Frequently Asked Questions

How long does LoRA training take?

With an RTX 4070 or better, expect 30-60 minutes for a standard character LoRA (20 images, 15-20 epochs). RTX 3060 takes 60-90 minutes. High-end GPUs like RTX 4090 can complete training in 15-25 minutes. Cloud services (RunPod, Vast.ai) offer similar speeds for $0.50-1.00 per training session.

Can I train a LoRA without a powerful GPU?

Yes! Use cloud services like RunPod ($0.34/hour for RTX 4090), Google Colab (free tier with limits, Pro for $10/month), or Vast.ai ($0.25-0.50/hour). These let you rent high-end GPUs by the hour. Training one LoRA costs $0.50-1.50, far cheaper than buying a GPU.

Why is my LoRA generating the same image every time?

This is overfitting - your LoRA memorized the training images instead of learning the face. Solution: Reduce epochs (try 10-12 instead of 20), lower learning rate (5e-5 instead of 1e-4), or add more variety to your dataset. Save checkpoints every 5 epochs and compare - use the epoch before overfitting started.

Can I update my LoRA with new images later?

Not directly - you can't "add" to an existing LoRA. However, you can create a new training dataset combining old + new images and retrain from scratch. This takes another 30-60 minutes but gives you a refreshed LoRA with updated features. Most creators retrain monthly to refine their character.

How do I share my LoRA with others?

Upload to CivitAI (largest LoRA community), Hugging Face, or your own hosting. LoRA files are 100-200MB. Include example images, recommended settings (weight, prompt), and base model used. Be aware: once shared, others can generate infinite images of your character.

Can I combine multiple LoRAs?

Yes! You can stack LoRAs - for example, character LoRA (weight 1.0) + style LoRA (weight 0.6) + clothing LoRA (weight 0.4).
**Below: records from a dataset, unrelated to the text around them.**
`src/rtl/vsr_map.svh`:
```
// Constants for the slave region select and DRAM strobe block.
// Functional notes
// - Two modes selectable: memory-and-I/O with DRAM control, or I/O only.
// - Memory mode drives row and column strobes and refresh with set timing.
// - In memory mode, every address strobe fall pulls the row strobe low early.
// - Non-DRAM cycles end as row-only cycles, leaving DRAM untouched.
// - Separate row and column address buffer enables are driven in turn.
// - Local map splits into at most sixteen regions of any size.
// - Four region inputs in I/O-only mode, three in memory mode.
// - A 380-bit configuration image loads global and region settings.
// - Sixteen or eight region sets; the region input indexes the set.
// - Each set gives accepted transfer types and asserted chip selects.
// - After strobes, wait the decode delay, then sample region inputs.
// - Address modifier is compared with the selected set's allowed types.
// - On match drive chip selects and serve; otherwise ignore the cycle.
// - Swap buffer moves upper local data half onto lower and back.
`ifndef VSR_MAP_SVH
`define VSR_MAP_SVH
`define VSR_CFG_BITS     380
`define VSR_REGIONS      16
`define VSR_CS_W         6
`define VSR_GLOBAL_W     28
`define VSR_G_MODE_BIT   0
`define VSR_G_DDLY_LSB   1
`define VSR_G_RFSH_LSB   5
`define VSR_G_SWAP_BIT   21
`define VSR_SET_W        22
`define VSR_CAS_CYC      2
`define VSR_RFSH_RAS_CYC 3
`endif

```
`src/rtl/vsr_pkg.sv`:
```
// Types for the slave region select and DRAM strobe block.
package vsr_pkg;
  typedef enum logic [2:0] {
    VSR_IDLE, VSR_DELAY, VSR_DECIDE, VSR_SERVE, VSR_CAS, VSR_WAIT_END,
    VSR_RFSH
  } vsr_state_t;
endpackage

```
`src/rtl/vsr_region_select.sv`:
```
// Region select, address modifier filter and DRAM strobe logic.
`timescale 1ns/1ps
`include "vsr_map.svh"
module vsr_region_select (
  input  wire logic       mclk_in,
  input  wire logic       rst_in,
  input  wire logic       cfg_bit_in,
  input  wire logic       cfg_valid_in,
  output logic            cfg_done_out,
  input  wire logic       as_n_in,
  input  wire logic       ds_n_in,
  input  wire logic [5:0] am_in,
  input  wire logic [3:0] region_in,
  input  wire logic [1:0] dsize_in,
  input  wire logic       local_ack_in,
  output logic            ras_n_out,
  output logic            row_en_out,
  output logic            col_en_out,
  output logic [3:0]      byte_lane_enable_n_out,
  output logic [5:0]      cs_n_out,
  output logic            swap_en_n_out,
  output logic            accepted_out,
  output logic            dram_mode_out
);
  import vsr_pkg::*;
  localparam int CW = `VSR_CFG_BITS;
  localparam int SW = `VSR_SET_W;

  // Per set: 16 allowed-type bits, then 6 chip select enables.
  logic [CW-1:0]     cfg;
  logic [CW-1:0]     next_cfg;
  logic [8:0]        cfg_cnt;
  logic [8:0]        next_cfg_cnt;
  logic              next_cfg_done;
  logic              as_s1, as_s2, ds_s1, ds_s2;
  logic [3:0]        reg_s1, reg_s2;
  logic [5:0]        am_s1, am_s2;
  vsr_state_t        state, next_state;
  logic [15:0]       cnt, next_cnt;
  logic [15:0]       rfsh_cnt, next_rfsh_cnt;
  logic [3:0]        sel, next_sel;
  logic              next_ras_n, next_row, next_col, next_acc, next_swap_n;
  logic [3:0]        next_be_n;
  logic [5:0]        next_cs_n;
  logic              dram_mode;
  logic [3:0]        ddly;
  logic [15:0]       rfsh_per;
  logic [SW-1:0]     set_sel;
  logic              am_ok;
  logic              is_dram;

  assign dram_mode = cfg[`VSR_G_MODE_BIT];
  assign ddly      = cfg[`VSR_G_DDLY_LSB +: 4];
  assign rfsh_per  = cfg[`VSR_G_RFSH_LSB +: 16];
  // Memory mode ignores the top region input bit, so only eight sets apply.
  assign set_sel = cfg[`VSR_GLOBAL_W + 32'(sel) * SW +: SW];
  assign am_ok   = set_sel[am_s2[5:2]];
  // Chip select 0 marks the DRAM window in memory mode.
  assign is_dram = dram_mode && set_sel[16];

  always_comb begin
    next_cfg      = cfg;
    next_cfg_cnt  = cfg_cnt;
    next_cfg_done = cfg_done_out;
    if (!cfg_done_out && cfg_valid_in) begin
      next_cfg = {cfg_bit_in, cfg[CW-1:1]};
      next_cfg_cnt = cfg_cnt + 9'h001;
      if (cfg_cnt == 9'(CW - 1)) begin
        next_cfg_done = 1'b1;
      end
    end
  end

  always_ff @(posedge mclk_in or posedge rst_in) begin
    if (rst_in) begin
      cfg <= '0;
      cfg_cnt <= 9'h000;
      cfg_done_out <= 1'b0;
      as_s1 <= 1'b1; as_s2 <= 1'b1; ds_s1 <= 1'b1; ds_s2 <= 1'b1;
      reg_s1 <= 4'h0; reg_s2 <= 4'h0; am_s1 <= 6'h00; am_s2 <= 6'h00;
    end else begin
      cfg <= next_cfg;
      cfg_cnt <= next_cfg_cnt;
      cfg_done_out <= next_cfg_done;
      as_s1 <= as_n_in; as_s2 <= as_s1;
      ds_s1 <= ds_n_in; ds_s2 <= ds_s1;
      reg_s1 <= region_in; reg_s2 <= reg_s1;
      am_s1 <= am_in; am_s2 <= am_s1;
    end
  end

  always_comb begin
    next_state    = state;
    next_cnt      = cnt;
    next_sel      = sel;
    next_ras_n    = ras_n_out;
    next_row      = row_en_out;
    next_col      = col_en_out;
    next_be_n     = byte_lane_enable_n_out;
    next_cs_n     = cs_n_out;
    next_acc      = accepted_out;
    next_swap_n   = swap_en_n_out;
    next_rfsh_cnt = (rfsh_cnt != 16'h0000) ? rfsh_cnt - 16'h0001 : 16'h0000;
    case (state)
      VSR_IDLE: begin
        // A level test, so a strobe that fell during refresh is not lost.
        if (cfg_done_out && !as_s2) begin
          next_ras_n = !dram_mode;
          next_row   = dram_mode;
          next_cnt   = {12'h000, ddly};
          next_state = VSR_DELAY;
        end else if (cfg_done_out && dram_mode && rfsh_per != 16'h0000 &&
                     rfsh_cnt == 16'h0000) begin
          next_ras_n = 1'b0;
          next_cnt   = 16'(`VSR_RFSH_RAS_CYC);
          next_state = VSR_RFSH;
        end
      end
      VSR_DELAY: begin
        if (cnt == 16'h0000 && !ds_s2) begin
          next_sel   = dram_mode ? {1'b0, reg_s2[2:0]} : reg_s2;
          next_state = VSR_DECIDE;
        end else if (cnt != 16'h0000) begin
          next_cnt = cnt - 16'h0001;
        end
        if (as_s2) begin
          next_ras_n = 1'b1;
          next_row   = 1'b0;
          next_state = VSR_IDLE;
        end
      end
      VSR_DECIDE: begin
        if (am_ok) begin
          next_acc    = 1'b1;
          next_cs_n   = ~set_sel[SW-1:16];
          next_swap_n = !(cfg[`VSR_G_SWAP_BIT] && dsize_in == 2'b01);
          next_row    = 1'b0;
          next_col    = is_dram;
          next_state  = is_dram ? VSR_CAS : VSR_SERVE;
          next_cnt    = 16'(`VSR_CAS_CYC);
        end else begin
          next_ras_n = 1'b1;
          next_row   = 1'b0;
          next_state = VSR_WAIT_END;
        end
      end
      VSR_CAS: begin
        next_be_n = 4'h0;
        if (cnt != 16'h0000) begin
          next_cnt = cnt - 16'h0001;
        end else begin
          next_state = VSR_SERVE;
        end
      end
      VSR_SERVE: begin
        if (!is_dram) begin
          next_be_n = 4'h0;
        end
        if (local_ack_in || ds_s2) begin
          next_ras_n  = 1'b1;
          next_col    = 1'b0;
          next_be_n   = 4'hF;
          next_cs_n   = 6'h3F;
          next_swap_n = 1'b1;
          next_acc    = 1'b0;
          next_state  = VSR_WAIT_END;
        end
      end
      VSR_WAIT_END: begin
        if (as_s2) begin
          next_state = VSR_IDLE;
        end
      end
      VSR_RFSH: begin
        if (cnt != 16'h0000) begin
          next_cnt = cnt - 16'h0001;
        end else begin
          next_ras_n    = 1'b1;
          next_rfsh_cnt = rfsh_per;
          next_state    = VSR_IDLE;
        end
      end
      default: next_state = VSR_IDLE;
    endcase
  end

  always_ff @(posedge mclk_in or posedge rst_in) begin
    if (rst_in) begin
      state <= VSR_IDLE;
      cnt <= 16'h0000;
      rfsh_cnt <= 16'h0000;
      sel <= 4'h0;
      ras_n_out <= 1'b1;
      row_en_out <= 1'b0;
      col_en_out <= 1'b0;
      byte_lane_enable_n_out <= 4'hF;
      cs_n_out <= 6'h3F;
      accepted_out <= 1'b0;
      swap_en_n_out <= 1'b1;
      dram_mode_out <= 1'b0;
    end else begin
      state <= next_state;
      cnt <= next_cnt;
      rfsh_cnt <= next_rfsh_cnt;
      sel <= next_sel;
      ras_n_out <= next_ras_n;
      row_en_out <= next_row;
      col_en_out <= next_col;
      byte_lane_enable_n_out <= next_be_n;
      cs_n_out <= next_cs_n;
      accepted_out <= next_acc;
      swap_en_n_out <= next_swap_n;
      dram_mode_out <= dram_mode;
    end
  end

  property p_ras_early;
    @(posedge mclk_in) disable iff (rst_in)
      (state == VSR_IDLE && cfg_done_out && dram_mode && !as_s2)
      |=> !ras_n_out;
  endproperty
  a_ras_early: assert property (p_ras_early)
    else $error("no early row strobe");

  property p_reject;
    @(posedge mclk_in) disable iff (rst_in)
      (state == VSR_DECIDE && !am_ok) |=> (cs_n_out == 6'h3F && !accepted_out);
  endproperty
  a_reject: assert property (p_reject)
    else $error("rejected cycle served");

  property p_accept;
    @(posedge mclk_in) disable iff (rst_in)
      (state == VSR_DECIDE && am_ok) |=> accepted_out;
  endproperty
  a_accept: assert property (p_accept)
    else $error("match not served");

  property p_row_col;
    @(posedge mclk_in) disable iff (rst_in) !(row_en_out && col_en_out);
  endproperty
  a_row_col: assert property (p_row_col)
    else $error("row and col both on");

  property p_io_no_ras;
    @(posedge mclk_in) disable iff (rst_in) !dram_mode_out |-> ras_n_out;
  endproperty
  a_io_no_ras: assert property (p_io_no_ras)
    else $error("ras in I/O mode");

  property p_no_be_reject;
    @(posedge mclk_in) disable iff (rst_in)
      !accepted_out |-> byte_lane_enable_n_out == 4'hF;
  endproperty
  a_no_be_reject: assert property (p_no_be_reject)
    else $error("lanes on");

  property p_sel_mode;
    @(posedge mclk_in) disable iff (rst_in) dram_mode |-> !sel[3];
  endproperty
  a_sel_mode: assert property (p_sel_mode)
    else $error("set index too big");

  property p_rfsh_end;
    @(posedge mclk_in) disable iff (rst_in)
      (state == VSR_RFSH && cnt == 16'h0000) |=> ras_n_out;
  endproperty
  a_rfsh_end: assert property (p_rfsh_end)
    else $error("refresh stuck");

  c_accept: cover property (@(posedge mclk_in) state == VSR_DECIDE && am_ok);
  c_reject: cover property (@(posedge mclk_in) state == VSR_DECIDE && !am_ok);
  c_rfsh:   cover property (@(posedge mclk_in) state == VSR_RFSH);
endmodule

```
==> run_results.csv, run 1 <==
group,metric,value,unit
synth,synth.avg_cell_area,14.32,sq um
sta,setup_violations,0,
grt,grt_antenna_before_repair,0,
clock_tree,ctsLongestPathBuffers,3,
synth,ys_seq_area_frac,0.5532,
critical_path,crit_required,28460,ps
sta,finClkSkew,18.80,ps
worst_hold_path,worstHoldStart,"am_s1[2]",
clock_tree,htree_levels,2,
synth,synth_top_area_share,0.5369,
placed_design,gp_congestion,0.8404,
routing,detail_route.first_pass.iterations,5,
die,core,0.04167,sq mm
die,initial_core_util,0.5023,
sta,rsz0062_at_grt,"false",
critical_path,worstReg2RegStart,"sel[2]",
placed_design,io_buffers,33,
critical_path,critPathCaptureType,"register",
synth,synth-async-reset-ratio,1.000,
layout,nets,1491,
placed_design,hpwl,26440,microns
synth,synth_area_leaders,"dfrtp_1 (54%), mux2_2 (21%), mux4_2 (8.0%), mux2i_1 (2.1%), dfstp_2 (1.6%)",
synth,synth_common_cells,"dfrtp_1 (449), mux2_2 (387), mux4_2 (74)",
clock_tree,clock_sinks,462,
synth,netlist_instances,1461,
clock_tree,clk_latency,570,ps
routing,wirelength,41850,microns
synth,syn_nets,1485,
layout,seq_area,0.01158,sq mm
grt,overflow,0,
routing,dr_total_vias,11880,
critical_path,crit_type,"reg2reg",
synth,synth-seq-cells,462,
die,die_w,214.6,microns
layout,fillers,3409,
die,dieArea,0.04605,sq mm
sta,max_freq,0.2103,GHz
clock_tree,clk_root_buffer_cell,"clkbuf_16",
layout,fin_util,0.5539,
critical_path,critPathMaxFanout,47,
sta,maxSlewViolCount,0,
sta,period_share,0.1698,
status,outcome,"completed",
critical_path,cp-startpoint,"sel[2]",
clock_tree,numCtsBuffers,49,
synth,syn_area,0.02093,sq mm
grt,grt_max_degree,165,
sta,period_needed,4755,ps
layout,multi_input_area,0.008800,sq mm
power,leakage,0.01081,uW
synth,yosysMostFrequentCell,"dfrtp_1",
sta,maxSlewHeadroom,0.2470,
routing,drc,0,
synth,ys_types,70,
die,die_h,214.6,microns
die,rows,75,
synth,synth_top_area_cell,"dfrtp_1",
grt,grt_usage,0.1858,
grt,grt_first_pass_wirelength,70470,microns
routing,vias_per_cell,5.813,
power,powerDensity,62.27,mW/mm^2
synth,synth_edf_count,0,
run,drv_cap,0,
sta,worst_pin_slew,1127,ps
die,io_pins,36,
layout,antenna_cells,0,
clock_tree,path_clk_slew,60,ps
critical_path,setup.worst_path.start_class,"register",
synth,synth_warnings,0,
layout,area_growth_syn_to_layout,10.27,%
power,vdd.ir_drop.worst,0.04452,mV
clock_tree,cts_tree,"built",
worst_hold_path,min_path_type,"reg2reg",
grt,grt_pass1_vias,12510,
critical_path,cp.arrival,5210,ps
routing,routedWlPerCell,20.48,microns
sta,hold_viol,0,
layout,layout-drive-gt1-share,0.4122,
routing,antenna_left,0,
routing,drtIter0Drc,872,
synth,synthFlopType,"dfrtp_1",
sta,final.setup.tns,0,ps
$ cat src/hdl/adcs_params.svh
// Purpose: offsets, field positions and reset values of the converter sequencer
// Assumes: included by bare name
// Notes:   definitions only
`ifndef ADCS_PARAMS_SVH
`define ADCS_PARAMS_SVH

// ****************************************
// register offsets (byte addresses)
// ****************************************
`define ADCS_OFF_CTRL_A      12'h000
`define ADCS_OFF_CTRL_B      12'h004
`define ADCS_OFF_CTRL_C      12'h008
`define ADCS_OFF_INT_CTRL    12'h00C
`define ADCS_OFF_RES_HIGH    12'h010
`define ADCS_OFF_RES_LOW     12'h014

// ****************************************
// control register a fields
// ****************************************
`define ADCS_A_START         7
`define ADCS_A_BUSY          6
`define ADCS_A_POWER         5
`define ADCS_A_FORMAT        4
`define ADCS_A_CHAN_HI       1
`define ADCS_A_CHAN_LO       0

// ****************************************
// control register b and c fields
// ****************************************
`define ADCS_B_SRC_HI        7
`define ADCS_B_SRC_LO        4
`define ADCS_B_DIV_HI        2
`define ADCS_B_DIV_LO        0
`define ADCS_C_AMP_EN        7
`define ADCS_C_AMP_IN        4
`define ADCS_C_REF_HI        3
`define ADCS_C_REF_LO        2
`define ADCS_C_GAIN_HI       1
`define ADCS_C_GAIN_LO       0

// ****************************************
// interrupt control fields
// ****************************************
`define ADCS_I_GLOBAL_EN     0
`define ADCS_I_CONV_EN       1
`define ADCS_I_FLAG          2

// ****************************************
// reset values and counts
// ****************************************
`define ADCS_RST_BYTE        8'h00
`define ADCS_RST_RESULT      12'h000
`define ADCS_SAR_FIRST       12'h800
`define ADCS_SAMPLE_CYCLES   4'h4
`define ADCS_CONVERT_CYCLES  4'hC
`define ADCS_TOP_BIT         4'hB
`define ADCS_DIV_W           7

`endif

$ cat src/hdl/adcs_pkg.sv
// Purpose: types shared by the converter sequencer files
// Assumes: nothing
// Notes:   state codes walk idle, armed, sample, convert in gray order
package adcs_pkg;

  typedef enum logic [1:0] {
    ADCS_IDLE    = 2'b00,
    ADCS_ARMED   = 2'b01,
    ADCS_SAMPLE  = 2'b11,
    ADCS_CONVERT = 2'b10
  } adcs_state_t;

  typedef logic [2:0]  adcs_div_sel_t;
  typedef logic [11:0] adcs_result_t;

endpackage : adcs_pkg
Keep total weights under 3.0 to avoid artifacts. This is powerful for creating unique combinations without training new LoRAs.

What's the difference between LoRA and Dreambooth?

LoRA trains small adapter weights (100-200MB) that work with any checkpoint. Dreambooth fine-tunes the entire model (6GB file) and is locked to that model. LoRA is faster, more flexible, and better for most use cases. Dreambooth gives slightly more control but requires 10x more training time and VRAM.

How often should I retrain my LoRA?

Most AI influencer creators retrain every 2-3 months to refine consistency or update the character's look (new hairstyle, style evolution). Initial LoRA lasts indefinitely if results are good. Retrain if: consistency drops, you want to add new features, or your audience wants visual updates.